[Collected data]
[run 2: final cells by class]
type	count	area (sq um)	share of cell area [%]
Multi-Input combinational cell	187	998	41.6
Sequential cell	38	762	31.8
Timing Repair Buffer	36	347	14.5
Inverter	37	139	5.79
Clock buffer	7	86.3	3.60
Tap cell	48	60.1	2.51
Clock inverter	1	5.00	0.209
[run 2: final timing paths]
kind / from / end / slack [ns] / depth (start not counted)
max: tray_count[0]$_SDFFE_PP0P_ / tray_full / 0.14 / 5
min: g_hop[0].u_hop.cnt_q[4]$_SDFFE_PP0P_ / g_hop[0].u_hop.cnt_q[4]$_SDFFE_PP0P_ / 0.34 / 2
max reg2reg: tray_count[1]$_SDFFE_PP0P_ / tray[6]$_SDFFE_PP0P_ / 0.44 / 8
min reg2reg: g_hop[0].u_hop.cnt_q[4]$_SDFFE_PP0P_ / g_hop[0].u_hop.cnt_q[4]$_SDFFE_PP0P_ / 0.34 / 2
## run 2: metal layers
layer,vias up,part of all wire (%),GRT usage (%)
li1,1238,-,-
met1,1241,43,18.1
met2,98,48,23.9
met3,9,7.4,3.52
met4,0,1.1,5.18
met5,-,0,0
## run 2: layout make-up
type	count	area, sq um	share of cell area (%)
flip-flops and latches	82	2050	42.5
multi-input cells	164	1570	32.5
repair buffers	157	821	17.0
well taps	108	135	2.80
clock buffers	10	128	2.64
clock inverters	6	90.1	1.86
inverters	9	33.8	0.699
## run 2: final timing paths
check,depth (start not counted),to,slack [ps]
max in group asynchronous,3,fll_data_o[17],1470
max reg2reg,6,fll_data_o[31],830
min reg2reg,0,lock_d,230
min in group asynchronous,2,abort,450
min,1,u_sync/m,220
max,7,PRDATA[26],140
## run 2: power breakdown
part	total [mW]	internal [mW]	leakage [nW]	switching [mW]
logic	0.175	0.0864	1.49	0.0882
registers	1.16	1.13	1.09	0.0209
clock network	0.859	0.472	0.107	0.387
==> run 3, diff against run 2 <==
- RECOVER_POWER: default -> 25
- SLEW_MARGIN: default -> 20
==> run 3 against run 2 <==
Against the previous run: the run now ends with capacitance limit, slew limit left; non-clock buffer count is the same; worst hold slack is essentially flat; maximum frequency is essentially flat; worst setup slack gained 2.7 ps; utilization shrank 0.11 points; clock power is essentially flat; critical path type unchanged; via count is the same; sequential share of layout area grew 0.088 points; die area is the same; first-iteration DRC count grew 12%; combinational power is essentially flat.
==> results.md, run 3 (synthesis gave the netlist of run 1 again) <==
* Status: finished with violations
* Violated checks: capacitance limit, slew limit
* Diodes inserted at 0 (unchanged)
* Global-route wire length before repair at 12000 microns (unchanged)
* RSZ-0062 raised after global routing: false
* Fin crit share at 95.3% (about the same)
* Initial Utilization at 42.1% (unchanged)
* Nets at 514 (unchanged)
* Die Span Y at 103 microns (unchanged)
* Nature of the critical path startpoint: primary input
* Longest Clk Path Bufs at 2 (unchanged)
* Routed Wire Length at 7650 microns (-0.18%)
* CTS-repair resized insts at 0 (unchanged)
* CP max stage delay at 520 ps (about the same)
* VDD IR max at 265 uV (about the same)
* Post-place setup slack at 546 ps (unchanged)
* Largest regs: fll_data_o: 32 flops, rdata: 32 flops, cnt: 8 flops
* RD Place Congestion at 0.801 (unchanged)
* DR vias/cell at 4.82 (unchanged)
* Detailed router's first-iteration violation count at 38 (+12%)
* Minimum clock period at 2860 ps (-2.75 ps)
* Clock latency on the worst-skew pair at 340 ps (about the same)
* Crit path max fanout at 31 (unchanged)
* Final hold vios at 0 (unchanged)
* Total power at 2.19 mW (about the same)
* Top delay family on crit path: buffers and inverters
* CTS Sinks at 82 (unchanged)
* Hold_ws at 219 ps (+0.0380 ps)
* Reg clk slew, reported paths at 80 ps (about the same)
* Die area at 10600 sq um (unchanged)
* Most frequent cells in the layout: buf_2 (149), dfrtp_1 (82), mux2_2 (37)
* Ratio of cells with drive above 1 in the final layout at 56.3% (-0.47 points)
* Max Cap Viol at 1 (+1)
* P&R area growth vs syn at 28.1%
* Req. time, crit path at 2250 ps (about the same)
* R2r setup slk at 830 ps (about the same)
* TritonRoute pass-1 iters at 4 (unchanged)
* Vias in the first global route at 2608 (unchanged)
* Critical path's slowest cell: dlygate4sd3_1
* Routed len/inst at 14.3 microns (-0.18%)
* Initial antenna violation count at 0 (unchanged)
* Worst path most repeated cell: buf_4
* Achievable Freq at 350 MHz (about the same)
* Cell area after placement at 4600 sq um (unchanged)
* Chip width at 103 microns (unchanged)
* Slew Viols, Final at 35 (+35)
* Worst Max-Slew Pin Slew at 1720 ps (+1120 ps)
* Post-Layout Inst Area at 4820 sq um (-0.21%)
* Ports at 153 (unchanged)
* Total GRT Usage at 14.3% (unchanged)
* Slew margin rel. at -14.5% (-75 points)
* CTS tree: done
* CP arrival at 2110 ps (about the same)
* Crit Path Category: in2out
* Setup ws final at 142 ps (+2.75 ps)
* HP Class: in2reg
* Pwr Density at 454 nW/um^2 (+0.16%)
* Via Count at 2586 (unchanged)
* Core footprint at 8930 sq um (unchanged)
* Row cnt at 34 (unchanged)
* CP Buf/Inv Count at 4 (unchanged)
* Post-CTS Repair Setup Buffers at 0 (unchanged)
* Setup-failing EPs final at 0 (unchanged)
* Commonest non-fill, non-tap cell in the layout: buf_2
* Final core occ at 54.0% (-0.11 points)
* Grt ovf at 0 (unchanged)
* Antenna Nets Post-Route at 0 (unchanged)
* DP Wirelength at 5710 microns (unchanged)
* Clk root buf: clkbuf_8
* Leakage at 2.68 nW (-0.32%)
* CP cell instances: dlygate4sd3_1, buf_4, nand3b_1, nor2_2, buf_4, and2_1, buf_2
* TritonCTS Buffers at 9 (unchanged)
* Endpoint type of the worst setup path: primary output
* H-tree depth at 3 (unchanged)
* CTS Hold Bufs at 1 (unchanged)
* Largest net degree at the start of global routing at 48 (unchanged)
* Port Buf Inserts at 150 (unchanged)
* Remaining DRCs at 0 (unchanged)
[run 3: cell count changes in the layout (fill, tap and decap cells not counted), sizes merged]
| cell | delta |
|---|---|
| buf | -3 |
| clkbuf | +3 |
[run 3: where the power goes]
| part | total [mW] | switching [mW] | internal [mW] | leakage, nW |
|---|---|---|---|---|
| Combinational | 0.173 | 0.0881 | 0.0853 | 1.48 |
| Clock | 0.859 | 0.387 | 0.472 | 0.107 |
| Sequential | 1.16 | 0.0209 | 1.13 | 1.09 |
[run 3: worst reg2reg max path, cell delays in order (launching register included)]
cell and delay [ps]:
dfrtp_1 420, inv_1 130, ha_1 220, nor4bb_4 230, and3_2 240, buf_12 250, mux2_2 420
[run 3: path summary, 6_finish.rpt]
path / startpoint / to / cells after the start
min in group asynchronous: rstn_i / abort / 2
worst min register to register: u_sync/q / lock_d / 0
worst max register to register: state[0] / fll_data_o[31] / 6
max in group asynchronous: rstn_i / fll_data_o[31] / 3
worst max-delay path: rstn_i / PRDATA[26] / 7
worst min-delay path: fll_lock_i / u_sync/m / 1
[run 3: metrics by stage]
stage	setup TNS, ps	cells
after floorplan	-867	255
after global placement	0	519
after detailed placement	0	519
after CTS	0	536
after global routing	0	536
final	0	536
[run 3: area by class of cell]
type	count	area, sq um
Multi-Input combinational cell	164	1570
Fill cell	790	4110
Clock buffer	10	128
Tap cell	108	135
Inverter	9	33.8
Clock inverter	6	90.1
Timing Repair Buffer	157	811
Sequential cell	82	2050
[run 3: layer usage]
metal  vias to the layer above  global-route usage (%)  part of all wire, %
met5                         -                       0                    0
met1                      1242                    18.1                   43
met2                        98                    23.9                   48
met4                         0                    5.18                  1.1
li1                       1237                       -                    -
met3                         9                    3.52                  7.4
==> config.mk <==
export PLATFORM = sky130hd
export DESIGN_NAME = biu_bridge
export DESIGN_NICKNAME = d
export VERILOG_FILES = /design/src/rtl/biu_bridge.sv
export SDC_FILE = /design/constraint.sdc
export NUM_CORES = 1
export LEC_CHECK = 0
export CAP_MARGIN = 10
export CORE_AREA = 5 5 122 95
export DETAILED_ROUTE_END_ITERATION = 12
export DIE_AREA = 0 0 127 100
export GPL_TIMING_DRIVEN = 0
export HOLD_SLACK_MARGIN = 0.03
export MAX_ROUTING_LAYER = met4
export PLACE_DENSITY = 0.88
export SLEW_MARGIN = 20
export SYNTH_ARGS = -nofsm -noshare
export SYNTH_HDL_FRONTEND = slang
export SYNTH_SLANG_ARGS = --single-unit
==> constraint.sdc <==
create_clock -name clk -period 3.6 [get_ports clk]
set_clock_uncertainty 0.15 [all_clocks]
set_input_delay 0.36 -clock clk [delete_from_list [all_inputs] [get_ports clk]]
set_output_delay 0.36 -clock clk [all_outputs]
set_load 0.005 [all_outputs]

- **WORK ITEM**
Verbatim output is expected for the lines from the start of the data to the line in which "min,1,u_sync/m,220" appears, both included.

- **WRITTEN SOLUTION**
[run 2: final cells by class]
type	count	area (sq um)	share of cell area [%]
Multi-Input combinational cell	187	998	41.6
Sequential cell	38	762	31.8
Timing Repair Buffer	36	347	14.5
Inverter	37	139	5.79
Clock buffer	7	86.3	3.60
Tap cell	48	60.1	2.51
Clock inverter	1	5.00	0.209
[run 2: final timing paths]
kind / from / end / slack [ns] / depth (start not counted)
max: tray_count[0]$_SDFFE_PP0P_ / tray_full / 0.14 / 5
min: g_hop[0].u_hop.cnt_q[4]$_SDFFE_PP0P_ / g_hop[0].u_hop.cnt_q[4]$_SDFFE_PP0P_ / 0.34 / 2
max reg2reg: tray_count[1]$_SDFFE_PP0P_ / tray[6]$_SDFFE_PP0P_ / 0.44 / 8
min reg2reg: g_hop[0].u_hop.cnt_q[4]$_SDFFE_PP0P_ / g_hop[0].u_hop.cnt_q[4]$_SDFFE_PP0P_ / 0.34 / 2
## run 2: metal layers
layer,vias up,part of all wire (%),GRT usage (%)
li1,1238,-,-
met1,1241,43,18.1
met2,98,48,23.9
met3,9,7.4,3.52
met4,0,1.1,5.18
met5,-,0,0
## run 2: layout make-up
type	count	area, sq um	share of cell area (%)
flip-flops and latches	82	2050	42.5
multi-input cells	164	1570	32.5
repair buffers	157	821	17.0
well taps	108	135	2.80
clock buffers	10	128	2.64
clock inverters	6	90.1	1.86
inverters	9	33.8	0.699
## run 2: final timing paths
check,depth (start not counted),to,slack [ps]
max in group asynchronous,3,fll_data_o[17],1470
max reg2reg,6,fll_data_o[31],830
min reg2reg,0,lock_d,230
min in group asynchronous,2,abort,450
min,1,u_sync/m,220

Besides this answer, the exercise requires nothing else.